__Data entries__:
********

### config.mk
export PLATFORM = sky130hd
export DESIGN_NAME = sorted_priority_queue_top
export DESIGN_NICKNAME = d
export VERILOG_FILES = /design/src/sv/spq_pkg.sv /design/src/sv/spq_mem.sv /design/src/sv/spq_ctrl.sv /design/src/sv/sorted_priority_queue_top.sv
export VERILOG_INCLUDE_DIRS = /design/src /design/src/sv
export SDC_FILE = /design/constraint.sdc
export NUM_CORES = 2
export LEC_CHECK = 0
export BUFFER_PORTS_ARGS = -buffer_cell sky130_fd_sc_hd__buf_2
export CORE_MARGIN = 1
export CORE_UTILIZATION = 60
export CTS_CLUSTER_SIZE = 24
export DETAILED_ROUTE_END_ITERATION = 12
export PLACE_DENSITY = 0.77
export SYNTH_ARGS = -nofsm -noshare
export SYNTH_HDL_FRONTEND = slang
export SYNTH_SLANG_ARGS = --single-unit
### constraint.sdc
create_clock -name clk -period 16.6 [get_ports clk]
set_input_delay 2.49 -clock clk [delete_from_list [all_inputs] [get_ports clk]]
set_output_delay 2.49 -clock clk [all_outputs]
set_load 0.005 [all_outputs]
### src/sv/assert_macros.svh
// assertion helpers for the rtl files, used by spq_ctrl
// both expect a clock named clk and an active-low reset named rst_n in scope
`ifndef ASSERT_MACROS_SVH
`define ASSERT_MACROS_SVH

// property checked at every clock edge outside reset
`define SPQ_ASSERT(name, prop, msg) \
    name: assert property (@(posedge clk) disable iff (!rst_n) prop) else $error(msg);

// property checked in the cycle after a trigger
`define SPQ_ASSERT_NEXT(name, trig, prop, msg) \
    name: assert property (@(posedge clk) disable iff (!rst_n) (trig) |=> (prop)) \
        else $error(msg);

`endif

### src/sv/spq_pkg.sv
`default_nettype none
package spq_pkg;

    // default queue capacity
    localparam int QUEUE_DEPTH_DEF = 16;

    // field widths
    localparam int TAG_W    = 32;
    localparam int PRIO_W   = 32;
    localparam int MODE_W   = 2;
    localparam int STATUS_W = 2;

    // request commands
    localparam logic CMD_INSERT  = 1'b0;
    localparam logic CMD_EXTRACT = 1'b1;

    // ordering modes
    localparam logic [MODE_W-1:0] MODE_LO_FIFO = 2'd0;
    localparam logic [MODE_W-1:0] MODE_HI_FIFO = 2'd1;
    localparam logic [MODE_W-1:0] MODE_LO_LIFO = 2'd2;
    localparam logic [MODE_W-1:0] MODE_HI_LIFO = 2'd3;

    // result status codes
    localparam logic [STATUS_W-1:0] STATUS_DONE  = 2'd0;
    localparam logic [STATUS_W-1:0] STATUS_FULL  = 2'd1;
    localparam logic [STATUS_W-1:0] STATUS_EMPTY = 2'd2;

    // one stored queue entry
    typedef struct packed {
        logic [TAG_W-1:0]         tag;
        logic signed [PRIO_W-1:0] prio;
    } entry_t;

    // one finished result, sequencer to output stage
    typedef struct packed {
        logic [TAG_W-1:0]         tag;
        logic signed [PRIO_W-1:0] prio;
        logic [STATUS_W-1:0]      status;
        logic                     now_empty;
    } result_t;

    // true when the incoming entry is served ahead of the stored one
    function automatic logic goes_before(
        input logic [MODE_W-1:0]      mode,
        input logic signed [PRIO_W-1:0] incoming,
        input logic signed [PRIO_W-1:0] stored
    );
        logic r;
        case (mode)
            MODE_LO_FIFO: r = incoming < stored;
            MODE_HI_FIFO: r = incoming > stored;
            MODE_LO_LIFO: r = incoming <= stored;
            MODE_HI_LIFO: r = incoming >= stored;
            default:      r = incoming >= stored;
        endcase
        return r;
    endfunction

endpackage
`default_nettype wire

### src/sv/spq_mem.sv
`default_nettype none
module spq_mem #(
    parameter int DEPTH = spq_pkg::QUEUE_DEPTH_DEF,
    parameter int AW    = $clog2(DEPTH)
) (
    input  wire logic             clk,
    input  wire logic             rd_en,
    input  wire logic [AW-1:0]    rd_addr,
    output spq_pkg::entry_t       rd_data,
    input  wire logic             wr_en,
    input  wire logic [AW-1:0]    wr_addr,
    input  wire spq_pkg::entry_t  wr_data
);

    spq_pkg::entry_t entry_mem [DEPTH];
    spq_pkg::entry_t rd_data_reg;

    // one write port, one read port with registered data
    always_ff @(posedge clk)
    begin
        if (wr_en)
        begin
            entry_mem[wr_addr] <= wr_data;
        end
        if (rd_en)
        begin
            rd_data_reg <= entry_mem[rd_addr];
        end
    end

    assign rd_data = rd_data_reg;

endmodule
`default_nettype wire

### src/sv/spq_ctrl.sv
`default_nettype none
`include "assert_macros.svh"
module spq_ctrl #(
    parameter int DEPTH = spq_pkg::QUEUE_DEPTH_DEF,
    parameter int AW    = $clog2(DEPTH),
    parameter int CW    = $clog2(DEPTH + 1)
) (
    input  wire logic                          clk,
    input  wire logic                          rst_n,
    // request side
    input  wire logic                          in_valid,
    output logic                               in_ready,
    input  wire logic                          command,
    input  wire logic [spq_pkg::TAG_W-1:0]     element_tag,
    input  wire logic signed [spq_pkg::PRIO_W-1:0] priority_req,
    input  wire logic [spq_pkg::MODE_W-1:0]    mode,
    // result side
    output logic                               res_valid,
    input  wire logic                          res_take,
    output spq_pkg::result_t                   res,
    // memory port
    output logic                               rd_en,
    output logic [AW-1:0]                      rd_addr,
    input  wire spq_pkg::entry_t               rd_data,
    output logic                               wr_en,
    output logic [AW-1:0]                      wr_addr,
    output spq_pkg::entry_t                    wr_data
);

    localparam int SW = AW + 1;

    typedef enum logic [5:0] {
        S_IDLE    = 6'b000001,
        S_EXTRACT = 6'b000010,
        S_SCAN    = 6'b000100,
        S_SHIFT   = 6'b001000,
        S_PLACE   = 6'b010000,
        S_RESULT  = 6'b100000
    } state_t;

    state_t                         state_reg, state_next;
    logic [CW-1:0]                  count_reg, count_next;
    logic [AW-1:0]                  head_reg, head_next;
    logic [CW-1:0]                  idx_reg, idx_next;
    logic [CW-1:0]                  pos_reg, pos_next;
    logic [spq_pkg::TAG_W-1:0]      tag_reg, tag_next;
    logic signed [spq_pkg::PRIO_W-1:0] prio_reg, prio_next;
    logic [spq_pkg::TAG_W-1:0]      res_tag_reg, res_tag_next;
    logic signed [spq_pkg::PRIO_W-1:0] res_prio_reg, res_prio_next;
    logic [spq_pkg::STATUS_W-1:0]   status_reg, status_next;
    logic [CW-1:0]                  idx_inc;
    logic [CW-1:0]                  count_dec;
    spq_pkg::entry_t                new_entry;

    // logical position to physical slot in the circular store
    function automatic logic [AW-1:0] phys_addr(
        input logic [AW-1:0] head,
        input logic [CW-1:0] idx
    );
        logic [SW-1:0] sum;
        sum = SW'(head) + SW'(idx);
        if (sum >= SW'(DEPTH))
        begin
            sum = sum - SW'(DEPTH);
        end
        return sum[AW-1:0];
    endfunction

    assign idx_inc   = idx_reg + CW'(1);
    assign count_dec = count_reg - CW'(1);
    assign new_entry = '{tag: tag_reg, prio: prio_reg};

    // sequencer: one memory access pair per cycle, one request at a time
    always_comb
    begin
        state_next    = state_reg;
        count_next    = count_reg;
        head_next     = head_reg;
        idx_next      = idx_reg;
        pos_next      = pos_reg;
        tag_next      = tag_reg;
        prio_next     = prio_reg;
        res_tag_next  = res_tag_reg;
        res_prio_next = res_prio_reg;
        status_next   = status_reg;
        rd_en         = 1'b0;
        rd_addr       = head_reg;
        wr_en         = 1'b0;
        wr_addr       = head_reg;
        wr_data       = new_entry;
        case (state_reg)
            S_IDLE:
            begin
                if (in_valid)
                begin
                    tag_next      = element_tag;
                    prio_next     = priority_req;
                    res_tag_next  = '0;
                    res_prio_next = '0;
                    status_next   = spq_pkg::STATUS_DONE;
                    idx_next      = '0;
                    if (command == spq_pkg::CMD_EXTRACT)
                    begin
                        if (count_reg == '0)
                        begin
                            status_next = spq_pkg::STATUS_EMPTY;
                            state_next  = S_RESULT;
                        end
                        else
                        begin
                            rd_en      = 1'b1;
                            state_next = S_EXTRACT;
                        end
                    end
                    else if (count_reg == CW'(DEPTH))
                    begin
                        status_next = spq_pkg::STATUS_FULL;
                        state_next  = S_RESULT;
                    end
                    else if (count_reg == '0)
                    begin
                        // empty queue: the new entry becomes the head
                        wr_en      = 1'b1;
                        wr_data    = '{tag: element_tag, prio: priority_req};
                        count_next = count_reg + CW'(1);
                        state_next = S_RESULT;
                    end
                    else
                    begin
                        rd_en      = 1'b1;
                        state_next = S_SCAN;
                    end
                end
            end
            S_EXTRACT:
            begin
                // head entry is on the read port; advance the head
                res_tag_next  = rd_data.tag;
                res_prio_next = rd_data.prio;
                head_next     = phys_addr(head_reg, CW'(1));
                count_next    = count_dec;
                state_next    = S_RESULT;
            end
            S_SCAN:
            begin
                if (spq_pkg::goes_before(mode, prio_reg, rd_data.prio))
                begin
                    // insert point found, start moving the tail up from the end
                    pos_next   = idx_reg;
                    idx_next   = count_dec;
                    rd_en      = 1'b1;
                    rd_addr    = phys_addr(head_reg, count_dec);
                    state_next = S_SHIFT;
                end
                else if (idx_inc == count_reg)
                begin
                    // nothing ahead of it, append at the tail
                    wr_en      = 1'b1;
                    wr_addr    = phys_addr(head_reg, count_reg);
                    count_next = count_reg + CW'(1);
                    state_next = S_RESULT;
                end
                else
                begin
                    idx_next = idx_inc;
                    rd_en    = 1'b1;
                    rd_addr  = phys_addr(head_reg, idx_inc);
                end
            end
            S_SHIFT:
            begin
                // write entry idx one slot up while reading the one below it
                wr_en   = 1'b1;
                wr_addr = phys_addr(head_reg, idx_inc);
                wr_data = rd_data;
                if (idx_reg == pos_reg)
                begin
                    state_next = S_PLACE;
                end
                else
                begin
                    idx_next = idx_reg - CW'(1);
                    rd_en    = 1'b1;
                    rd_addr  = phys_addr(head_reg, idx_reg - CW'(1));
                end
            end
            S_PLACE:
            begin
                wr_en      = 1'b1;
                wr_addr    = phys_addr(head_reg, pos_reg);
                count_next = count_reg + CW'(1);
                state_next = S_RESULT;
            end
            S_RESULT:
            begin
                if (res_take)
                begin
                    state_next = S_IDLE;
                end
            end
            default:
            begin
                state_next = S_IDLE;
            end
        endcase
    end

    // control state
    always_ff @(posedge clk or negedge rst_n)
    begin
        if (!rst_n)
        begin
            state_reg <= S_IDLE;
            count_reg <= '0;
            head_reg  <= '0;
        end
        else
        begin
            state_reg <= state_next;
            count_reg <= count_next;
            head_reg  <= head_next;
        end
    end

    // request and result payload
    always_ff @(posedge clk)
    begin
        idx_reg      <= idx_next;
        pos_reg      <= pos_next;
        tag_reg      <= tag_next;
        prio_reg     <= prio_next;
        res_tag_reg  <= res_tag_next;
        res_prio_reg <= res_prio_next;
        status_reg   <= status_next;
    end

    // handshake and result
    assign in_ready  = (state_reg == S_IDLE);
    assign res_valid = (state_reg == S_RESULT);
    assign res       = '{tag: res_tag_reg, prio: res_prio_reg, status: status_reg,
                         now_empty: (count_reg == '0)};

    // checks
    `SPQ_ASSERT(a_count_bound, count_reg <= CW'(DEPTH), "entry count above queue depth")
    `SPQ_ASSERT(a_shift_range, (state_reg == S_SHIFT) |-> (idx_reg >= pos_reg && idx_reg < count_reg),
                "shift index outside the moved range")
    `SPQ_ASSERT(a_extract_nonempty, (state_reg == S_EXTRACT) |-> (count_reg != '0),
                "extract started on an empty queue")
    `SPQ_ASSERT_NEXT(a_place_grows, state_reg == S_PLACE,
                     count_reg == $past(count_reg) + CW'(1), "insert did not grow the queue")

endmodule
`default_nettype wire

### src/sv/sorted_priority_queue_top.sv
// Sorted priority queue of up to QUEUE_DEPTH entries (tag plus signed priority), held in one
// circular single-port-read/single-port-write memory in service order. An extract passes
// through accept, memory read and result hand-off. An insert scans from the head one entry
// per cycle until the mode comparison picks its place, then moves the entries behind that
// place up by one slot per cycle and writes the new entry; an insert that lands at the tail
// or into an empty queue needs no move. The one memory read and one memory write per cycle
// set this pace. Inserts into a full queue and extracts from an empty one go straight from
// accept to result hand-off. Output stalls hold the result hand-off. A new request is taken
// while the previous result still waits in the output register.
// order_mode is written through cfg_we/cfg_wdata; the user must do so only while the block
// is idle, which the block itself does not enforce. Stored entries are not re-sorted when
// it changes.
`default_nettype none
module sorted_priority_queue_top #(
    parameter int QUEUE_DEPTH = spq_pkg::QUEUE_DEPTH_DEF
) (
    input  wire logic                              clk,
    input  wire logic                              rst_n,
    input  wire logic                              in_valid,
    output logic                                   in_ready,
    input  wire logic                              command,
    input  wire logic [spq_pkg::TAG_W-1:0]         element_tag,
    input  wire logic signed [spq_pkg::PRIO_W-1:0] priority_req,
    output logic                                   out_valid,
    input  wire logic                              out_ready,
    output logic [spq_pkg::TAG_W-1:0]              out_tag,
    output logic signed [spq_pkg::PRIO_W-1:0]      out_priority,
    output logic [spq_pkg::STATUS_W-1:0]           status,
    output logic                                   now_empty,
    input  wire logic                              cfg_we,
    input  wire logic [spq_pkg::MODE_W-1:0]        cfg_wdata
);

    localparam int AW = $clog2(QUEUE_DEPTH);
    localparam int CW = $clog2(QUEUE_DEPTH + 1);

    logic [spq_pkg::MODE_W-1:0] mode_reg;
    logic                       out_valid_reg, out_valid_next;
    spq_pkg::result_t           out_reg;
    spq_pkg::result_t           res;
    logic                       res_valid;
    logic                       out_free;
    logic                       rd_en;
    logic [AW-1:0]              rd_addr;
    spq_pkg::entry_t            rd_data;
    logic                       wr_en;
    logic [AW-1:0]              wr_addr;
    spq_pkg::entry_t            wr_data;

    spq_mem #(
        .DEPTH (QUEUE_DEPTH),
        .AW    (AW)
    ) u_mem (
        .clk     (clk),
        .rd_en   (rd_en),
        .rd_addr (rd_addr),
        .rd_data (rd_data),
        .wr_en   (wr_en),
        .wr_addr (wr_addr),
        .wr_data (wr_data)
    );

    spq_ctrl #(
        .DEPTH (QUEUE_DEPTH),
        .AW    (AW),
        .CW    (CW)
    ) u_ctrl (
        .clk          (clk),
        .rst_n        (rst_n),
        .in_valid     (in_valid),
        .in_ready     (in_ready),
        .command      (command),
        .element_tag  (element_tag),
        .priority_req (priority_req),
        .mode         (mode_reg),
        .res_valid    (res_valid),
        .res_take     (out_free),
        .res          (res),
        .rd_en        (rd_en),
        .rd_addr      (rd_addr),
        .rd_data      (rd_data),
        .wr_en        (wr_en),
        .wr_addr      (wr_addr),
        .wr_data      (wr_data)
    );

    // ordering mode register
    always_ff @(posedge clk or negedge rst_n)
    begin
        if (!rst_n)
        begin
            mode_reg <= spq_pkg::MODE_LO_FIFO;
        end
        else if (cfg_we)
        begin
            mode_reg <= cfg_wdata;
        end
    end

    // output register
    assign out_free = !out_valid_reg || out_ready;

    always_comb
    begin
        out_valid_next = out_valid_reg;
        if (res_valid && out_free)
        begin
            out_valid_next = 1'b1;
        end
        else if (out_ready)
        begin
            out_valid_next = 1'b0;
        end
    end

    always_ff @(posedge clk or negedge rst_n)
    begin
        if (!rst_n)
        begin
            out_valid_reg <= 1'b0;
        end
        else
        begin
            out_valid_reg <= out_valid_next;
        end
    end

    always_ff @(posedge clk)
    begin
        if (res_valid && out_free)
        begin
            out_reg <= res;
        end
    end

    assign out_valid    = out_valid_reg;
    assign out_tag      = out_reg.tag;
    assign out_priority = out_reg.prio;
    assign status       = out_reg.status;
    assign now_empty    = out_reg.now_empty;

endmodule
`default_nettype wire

********

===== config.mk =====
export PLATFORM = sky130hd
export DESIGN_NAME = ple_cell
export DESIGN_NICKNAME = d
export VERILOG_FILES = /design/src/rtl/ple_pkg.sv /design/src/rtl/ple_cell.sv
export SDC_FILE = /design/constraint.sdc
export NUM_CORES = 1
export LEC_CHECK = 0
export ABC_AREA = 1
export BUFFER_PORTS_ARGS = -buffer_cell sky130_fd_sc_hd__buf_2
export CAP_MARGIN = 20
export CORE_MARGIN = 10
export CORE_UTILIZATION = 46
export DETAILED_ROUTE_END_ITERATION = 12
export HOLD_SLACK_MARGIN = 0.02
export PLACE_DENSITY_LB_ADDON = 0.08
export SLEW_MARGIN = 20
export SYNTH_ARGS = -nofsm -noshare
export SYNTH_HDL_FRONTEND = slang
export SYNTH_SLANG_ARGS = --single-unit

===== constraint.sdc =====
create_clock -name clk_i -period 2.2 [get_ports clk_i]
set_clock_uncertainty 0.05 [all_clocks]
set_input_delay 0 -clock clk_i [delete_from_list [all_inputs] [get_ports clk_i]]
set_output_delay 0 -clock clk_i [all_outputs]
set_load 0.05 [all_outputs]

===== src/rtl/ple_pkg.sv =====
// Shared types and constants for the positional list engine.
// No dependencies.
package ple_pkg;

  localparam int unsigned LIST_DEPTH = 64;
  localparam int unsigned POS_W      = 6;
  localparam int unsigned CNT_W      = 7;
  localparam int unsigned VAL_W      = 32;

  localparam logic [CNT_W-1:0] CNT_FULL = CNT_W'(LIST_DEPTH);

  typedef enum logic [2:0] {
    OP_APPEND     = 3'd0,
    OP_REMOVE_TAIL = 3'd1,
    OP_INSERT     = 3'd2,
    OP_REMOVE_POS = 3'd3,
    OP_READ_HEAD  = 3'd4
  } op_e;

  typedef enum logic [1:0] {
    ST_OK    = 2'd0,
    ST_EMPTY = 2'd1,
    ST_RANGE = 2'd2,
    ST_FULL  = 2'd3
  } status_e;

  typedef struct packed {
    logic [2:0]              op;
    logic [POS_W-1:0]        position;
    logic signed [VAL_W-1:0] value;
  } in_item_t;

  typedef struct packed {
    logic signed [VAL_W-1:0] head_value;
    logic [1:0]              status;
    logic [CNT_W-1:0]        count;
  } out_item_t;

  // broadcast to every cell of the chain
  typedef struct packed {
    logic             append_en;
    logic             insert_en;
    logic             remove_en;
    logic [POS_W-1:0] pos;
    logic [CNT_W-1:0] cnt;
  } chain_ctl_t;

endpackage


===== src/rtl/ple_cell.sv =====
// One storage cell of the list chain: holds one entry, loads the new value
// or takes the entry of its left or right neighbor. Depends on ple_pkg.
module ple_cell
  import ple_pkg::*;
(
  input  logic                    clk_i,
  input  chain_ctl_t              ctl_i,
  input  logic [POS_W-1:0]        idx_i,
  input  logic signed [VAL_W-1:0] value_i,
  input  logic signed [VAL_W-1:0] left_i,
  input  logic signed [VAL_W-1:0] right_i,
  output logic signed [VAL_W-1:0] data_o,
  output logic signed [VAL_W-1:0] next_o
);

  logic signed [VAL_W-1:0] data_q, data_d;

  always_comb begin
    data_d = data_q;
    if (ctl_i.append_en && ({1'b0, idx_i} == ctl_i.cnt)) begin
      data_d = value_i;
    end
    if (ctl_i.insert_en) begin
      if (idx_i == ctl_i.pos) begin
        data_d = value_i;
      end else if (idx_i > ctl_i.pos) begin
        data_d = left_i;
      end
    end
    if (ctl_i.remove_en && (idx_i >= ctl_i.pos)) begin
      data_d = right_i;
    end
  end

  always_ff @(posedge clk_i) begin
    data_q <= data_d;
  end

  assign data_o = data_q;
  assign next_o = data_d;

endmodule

********

__What the task requires__: What you return should be exactly the lines above, starting at the one with "### config.mk" and ending at the one with "used by spq_ctrl", and nothing else.

__Problem solution__:
### config.mk
export PLATFORM = sky130hd
export DESIGN_NAME = sorted_priority_queue_top
export DESIGN_NICKNAME = d
export VERILOG_FILES = /design/src/sv/spq_pkg.sv /design/src/sv/spq_mem.sv /design/src/sv/spq_ctrl.sv /design/src/sv/sorted_priority_queue_top.sv
export VERILOG_INCLUDE_DIRS = /design/src /design/src/sv
export SDC_FILE = /design/constraint.sdc
export NUM_CORES = 2
export LEC_CHECK = 0
export BUFFER_PORTS_ARGS = -buffer_cell sky130_fd_sc_hd__buf_2
export CORE_MARGIN = 1
export CORE_UTILIZATION = 60
export CTS_CLUSTER_SIZE = 24
export DETAILED_ROUTE_END_ITERATION = 12
export PLACE_DENSITY = 0.77
export SYNTH_ARGS = -nofsm -noshare
export SYNTH_HDL_FRONTEND = slang
export SYNTH_SLANG_ARGS = --single-unit
### constraint.sdc
create_clock -name clk -period 16.6 [get_ports clk]
set_input_delay 2.49 -clock clk [delete_from_list [all_inputs] [get_ports clk]]
set_output_delay 2.49 -clock clk [all_outputs]
set_load 0.005 [all_outputs]
### src/sv/assert_macros.svh
// assertion helpers for the rtl files, used by spq_ctrl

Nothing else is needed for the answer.